WORK ORDER
Scan the records beneath this line for the line holding "localparam logic [3:0] INDEX_STOP" and the line holding "logic [3:0] idle_wait_bits;", then transcribe exactly those two and all lines between.

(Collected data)

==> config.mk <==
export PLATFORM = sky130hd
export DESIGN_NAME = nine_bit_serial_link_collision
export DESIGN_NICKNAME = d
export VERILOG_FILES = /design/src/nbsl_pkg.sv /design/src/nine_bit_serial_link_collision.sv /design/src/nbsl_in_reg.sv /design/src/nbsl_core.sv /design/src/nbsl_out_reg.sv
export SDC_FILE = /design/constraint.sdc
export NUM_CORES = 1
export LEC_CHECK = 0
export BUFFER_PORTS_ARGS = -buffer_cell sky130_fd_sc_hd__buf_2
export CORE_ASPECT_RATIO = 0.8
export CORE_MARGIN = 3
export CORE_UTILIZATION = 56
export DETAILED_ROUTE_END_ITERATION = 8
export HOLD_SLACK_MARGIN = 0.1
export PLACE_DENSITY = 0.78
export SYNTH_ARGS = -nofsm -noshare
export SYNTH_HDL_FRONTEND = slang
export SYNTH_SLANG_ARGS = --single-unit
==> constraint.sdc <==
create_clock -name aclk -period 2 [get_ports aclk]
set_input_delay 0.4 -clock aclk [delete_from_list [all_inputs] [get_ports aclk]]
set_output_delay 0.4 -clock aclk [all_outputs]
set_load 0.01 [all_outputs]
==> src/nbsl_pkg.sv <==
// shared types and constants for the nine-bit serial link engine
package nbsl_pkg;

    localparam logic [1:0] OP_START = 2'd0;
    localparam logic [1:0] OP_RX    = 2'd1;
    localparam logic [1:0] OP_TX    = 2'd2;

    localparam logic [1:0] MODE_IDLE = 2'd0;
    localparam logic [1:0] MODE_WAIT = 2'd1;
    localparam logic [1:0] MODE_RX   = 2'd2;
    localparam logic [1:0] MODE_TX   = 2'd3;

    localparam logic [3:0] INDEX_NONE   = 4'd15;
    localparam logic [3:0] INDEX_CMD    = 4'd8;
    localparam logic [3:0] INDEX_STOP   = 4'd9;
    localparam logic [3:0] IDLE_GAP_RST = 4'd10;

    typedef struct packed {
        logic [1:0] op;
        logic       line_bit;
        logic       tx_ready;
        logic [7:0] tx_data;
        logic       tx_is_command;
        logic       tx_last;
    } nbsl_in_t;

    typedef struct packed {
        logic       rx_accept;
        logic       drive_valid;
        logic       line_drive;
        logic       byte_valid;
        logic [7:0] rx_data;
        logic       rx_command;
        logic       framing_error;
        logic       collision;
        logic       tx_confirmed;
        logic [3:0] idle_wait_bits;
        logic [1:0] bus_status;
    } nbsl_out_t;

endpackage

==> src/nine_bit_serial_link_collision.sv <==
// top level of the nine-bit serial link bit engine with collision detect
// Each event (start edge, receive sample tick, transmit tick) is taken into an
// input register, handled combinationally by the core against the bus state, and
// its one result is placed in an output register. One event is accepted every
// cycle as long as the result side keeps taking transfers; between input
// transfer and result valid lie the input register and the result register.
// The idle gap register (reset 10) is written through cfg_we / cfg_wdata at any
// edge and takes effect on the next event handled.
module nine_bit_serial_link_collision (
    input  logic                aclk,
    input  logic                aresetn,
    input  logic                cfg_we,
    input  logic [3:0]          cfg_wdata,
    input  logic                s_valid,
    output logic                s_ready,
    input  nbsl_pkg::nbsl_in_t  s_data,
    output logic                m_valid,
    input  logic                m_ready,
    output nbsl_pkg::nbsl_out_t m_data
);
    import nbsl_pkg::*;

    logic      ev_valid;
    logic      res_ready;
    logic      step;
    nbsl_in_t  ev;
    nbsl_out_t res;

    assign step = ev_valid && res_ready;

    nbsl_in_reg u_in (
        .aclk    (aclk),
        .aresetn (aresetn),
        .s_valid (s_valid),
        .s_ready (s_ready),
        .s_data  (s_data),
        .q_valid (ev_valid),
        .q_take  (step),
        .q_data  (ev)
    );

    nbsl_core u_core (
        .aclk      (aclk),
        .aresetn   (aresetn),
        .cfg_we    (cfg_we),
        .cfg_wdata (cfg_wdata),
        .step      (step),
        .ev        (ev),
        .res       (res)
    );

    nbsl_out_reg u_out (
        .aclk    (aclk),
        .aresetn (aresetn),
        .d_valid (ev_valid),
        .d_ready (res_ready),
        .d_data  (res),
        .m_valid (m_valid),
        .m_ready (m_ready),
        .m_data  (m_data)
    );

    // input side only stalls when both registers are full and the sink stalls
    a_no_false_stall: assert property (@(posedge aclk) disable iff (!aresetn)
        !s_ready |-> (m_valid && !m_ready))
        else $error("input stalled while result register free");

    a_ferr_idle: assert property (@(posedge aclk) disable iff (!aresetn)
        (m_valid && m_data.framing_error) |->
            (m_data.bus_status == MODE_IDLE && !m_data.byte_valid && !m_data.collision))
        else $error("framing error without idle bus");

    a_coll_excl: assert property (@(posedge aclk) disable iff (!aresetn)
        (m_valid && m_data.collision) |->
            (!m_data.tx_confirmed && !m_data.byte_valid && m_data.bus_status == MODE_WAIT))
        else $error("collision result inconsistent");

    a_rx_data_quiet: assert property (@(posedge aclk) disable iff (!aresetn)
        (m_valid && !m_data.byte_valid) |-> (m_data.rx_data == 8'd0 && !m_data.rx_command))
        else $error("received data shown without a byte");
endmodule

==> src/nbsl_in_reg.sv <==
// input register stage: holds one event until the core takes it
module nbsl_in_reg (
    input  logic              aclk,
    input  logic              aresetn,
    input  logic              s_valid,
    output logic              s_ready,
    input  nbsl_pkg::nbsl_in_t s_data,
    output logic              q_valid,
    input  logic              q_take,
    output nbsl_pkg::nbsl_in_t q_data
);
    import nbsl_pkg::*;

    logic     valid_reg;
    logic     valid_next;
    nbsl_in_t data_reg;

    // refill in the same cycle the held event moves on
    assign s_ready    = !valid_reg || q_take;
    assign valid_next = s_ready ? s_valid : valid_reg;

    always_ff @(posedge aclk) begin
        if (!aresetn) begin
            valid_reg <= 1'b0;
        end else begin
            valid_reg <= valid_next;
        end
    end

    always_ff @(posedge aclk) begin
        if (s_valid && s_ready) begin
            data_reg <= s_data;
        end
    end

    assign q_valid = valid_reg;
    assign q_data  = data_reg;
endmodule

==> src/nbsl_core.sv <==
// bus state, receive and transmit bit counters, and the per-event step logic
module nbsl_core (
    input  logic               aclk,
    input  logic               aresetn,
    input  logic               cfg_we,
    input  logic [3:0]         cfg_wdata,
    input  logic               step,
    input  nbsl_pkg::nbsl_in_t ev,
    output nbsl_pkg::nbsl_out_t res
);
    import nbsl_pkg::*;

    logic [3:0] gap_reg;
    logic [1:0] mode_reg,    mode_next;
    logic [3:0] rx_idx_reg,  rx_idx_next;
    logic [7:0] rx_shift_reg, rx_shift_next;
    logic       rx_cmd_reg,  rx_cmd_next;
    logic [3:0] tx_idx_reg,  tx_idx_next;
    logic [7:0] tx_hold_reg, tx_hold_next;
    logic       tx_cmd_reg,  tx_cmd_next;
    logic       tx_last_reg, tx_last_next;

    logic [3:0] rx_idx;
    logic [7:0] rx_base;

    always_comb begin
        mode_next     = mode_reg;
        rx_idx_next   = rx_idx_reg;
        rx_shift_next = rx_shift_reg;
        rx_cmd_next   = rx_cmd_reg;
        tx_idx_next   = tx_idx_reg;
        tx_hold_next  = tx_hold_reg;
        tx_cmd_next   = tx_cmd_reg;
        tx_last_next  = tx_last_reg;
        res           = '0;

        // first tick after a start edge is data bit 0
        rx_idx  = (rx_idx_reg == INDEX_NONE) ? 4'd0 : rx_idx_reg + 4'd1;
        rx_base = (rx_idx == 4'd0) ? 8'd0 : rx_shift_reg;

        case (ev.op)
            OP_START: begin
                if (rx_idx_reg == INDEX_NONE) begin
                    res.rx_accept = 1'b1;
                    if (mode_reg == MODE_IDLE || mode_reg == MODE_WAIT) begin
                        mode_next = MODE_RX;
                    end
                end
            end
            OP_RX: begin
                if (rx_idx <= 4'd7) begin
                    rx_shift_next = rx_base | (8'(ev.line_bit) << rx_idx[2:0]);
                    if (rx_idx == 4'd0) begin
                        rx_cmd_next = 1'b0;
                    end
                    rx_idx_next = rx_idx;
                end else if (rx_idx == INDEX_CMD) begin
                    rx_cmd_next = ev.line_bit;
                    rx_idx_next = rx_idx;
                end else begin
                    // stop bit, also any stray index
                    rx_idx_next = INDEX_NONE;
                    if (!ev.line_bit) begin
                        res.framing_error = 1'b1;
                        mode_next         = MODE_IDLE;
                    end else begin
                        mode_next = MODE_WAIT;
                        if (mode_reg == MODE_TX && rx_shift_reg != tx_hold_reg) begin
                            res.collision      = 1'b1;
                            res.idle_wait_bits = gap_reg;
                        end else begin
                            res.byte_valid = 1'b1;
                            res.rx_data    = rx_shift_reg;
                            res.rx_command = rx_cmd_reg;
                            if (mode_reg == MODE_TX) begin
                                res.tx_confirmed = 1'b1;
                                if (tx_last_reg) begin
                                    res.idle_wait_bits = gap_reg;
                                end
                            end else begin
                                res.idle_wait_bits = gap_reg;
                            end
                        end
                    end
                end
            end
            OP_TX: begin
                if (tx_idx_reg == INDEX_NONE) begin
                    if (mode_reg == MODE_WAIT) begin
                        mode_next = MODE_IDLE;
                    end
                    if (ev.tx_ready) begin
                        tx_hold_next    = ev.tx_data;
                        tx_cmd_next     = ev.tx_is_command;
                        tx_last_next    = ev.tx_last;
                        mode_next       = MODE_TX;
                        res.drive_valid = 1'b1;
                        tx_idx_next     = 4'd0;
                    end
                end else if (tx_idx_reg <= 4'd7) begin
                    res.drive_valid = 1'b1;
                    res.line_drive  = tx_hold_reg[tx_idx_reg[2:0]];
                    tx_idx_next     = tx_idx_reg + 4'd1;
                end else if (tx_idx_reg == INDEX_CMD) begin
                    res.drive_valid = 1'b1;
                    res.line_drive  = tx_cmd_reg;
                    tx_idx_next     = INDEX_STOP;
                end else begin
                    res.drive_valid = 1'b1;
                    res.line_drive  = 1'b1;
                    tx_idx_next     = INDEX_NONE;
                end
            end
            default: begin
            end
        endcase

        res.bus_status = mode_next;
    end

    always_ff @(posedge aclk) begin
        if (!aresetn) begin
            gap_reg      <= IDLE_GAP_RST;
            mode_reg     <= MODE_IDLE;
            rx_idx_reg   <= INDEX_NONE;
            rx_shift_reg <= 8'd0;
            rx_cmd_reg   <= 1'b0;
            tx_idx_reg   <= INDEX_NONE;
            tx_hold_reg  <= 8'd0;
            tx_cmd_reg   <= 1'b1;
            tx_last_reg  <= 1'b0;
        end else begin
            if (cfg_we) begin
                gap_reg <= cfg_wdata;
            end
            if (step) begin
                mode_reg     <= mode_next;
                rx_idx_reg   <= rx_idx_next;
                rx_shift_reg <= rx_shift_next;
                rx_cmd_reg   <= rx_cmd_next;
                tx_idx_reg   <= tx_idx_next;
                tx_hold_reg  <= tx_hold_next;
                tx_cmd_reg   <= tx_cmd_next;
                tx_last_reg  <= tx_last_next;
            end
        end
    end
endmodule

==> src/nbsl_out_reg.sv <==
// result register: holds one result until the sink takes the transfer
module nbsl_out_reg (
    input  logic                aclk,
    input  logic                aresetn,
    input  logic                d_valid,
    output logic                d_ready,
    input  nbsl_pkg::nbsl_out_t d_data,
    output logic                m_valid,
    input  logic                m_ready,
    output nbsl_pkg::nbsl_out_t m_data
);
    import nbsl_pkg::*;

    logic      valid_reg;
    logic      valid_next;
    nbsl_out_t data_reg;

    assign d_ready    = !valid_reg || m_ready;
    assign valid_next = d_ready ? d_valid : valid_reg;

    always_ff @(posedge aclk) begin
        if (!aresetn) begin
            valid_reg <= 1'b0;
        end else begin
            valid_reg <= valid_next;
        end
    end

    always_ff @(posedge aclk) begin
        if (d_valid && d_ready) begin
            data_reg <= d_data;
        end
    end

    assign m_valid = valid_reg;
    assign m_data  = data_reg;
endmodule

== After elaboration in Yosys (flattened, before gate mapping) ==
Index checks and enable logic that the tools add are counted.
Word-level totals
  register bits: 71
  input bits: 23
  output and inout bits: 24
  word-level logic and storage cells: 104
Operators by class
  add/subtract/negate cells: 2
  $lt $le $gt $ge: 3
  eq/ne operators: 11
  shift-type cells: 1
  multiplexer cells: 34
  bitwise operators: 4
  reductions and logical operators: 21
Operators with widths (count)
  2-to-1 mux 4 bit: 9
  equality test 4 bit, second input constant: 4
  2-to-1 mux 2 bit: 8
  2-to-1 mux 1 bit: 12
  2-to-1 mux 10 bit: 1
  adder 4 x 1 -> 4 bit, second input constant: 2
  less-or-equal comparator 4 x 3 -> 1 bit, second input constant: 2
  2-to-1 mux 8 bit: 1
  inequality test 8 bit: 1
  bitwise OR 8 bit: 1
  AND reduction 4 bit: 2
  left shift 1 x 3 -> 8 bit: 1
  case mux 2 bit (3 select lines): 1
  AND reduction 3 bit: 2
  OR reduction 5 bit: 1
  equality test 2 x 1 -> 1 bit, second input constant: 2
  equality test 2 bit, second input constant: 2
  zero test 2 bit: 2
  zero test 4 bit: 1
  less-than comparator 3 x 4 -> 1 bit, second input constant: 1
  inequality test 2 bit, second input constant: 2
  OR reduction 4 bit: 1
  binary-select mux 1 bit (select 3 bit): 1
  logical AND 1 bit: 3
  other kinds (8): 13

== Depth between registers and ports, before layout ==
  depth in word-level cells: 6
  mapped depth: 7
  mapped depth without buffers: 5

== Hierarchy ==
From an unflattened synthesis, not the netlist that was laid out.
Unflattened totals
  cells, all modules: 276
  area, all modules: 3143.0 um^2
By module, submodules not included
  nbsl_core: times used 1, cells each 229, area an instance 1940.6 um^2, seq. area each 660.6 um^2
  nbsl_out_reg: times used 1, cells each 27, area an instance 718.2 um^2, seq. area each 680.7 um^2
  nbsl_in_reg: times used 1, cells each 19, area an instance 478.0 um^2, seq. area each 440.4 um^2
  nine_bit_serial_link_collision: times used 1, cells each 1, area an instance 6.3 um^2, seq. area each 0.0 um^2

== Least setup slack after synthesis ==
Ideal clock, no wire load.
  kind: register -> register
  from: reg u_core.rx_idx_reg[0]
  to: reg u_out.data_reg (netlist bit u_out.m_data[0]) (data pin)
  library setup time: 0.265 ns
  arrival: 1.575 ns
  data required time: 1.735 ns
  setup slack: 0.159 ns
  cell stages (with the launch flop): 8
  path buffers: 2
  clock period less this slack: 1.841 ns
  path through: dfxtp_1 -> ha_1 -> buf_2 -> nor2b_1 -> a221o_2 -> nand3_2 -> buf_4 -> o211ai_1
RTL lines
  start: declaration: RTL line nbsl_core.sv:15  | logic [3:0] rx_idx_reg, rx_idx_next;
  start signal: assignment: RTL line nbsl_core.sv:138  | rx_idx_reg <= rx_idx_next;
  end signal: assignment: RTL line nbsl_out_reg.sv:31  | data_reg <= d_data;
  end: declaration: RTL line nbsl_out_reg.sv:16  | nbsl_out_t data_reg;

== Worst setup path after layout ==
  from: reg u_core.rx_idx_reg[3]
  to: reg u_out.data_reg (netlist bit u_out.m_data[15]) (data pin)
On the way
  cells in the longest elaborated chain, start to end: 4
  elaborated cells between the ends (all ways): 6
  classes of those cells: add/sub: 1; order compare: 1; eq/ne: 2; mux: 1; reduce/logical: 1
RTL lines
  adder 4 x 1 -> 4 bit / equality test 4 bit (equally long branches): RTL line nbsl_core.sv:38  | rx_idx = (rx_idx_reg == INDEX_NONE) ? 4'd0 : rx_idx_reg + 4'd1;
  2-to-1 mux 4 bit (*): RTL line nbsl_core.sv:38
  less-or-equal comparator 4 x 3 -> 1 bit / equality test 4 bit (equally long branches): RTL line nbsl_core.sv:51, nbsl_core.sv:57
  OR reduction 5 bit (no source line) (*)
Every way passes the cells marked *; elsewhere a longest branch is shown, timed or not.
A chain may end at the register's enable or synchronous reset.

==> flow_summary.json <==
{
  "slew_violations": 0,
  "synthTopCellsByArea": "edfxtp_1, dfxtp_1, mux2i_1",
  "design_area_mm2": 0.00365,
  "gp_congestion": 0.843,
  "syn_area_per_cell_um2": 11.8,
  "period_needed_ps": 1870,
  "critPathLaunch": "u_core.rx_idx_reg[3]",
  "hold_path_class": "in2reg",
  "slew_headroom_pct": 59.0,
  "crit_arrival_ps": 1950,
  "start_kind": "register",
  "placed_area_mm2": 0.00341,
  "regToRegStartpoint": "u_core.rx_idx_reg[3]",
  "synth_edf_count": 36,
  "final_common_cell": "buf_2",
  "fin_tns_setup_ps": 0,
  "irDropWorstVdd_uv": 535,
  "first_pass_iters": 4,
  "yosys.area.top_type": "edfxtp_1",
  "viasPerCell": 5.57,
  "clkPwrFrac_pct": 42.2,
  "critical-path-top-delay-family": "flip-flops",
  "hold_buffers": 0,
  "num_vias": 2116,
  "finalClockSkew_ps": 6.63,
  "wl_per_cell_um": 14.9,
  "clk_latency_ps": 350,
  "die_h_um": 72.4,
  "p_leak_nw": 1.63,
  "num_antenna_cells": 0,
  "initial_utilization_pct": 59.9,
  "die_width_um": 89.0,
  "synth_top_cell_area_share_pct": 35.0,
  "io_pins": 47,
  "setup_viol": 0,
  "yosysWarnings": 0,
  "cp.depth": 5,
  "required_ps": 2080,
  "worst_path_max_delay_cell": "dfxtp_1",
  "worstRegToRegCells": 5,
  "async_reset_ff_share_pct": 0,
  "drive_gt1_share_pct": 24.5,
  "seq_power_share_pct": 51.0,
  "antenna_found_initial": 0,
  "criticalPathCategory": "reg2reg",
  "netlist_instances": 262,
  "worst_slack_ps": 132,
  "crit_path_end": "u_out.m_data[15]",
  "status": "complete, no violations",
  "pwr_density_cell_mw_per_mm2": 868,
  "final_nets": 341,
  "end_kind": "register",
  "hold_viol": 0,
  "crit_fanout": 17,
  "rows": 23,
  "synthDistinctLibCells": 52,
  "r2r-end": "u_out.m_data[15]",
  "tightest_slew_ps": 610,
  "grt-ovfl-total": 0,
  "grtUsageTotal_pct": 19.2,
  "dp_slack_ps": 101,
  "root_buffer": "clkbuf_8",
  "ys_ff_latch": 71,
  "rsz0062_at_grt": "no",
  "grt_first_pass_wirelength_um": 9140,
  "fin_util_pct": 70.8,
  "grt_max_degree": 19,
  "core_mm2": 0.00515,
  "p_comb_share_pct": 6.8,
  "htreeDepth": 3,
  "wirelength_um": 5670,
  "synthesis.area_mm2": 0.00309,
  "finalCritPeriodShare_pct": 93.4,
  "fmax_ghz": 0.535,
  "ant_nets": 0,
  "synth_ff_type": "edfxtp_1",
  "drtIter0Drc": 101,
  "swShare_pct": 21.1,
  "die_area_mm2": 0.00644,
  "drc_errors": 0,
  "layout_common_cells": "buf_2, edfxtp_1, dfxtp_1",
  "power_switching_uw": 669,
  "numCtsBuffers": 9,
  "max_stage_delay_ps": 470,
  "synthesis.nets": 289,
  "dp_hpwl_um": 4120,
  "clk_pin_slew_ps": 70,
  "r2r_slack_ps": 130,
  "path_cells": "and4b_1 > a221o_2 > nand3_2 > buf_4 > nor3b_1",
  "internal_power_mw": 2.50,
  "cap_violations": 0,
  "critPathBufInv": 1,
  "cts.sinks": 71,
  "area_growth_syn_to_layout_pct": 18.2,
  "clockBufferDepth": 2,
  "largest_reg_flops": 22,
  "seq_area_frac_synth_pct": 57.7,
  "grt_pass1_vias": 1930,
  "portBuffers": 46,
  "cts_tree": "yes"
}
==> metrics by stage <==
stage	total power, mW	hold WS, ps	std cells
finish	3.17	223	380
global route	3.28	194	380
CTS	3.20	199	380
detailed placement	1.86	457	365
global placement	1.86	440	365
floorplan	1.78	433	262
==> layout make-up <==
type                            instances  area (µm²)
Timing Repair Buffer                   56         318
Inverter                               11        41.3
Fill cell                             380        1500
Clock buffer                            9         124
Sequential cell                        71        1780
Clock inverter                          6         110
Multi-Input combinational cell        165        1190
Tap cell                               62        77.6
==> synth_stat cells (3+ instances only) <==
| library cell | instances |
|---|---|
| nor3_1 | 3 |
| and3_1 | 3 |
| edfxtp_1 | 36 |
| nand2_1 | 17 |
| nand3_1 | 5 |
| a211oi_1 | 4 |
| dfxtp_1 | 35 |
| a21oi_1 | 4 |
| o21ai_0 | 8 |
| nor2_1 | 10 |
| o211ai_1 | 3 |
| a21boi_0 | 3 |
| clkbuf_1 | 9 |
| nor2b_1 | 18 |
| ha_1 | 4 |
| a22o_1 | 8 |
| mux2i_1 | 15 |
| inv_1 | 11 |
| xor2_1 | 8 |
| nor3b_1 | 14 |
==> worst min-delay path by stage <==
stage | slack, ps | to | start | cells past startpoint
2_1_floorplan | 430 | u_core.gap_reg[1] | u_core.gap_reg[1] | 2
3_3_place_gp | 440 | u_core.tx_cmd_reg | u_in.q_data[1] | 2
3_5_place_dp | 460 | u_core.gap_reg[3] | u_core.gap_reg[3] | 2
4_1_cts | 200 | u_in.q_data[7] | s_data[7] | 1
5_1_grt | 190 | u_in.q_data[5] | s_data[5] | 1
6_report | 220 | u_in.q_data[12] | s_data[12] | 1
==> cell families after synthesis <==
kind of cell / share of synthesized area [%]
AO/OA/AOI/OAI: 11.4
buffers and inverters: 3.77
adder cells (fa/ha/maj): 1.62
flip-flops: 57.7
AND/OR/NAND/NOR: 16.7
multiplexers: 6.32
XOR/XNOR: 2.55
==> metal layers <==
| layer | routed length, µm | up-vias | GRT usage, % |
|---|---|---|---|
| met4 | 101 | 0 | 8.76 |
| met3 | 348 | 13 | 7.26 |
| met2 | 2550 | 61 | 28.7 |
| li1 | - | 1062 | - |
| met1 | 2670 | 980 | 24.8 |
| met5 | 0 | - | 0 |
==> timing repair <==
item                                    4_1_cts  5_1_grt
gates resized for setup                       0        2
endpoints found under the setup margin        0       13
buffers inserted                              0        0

SOLVED EXERCISE
    localparam logic [3:0] INDEX_STOP   = 4'd9;
    localparam logic [3:0] IDLE_GAP_RST = 4'd10;

    typedef struct packed {
        logic [1:0] op;
        logic       line_bit;
        logic       tx_ready;
        logic [7:0] tx_data;
        logic       tx_is_command;
        logic       tx_last;
    } nbsl_in_t;

    typedef struct packed {
        logic       rx_accept;
        logic       drive_valid;
        logic       line_drive;
        logic       byte_valid;
        logic [7:0] rx_data;
        logic       rx_command;
        logic       framing_error;
        logic       collision;
        logic       tx_confirmed;
        logic [3:0] idle_wait_bits;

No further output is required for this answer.